Malthonea is a genus of longhorn beetles of the subfamily Lamiinae, found in South America:

==Species==
These 17 species belong to the genus Malthonea:

- Malthonea albomaculata (Breuning, 1966) (Bolivia)
- Malthonea aurescens (Breuning, 1966) (Ecuador)
- Malthonea cumbica Galileo & Martins, 1996 (Venezuela)
- Malthonea cuprascens (Waterhouse, 1880) (Ecuador, Peru)
- Malthonea glaucina (Thomson, 1868) (Ecuador, Venezuela)
- Malthonea guttata (Kirsch, 1889) (Colombia, Ecuador)
- Malthonea itaiuba Martins & Galileo, 1999 (Venezuela)
- Malthonea keili Santos-Silva, Galileo & McClarin, 2018 (Ecuador)
- Malthonea mimula Martins & Galileo, 1995 (Colombia)

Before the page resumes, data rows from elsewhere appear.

===== config.mk =====
export PLATFORM = sky130hd
export DESIGN_NAME = bj_card_dealer
export DESIGN_NICKNAME = d
export VERILOG_FILES = /design/src/rtl/bj_pkg.sv /design/src/rtl/bj_debounce.sv /design/src/rtl/bj_card_dealer.sv
export SDC_FILE = /design/constraint.sdc
export NUM_CORES = 1
export LEC_CHECK = 0
export CAP_MARGIN = 0
export CORE_ASPECT_RATIO = 2
export CORE_MARGIN = 5
export CORE_UTILIZATION = 50
export DETAILED_ROUTE_END_ITERATION = 10
export HOLD_SLACK_MARGIN = 0.05
export PLACE_DENSITY = 0.68
export REMOVE_ABC_BUFFERS = 1
export SLEW_MARGIN = 10
export SYNTH_ARGS = -nofsm -noshare
export SYNTH_HDL_FRONTEND = slang
export SYNTH_SLANG_ARGS = --single-unit

===== constraint.sdc =====
create_clock -name SYS_CLK -period 3.1 [get_ports SYS_CLK]
set_input_delay 0.465 -clock SYS_CLK [delete_from_list [all_inputs] [get_ports SYS_CLK]]
set_output_delay 0.465 -clock SYS_CLK [all_outputs]
set_load 0.02 [all_outputs]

- Malthonea minima Martins & Galileo, 1995 (Peru)
- Malthonea obyuna Martins & Galileo, 2005 (Peru)
- Malthonea panthera Martins & Galileo, 1995 (Colombia, Venezuela)

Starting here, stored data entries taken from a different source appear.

==> config.mk <==
export PLATFORM = sky130hd
export DESIGN_NAME = nfc_command_reset_multiway
export DESIGN_NICKNAME = d
export VERILOG_FILES = /design/src/rtl/nfc_command_reset_multiway.sv
export SDC_FILE = /design/constraint.sdc
export NUM_CORES = 1
export LEC_CHECK = 0
export ABC_AREA = 1
export BUFFER_PORTS_ARGS = -buffer_cell sky130_fd_sc_hd__buf_2
export CAP_MARGIN = 25
export CELL_PAD_IN_SITES_DETAIL_PLACEMENT = 1
export CELL_PAD_IN_SITES_GLOBAL_PLACEMENT = 2
export CORE_UTILIZATION = 30
export CTS_CLUSTER_DIAMETER = 60
export DETAILED_ROUTE_END_ITERATION = 6
export GPL_TIMING_DRIVEN = 0
export PLACE_DENSITY_LB_ADDON = 0.1
export SKIP_LAST_GASP = 1
export SYNTH_ARGS = -nofsm -noshare
export SYNTH_HDL_FRONTEND = slang
export SYNTH_SLANG_ARGS = --single-unit
==> constraint.sdc <==
create_clock -name iSystemClock -period 3.5 [get_ports iSystemClock]
set_clock_uncertainty 0.1 [all_clocks]
set_input_delay 0.175 -clock iSystemClock [delete_from_list [all_inputs] [get_ports iSystemClock]]
set_output_delay 0.175 -clock iSystemClock [all_outputs]
set_load 0.1 [all_outputs]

- Malthonea phantasma Martins & Galileo, 1995 (Ecuador)
- Malthonea piraiuba Martins & Galileo, 2009 (Costa Rica)
- Malthonea ruficornis Belon, 1903 (Bolivia, Ecuador)
- Malthonea spinosa Galileo & Martins, 1999 (Colombia)
- Malthonea tigrinata Thomson, 1864 (Argentina, Brazil)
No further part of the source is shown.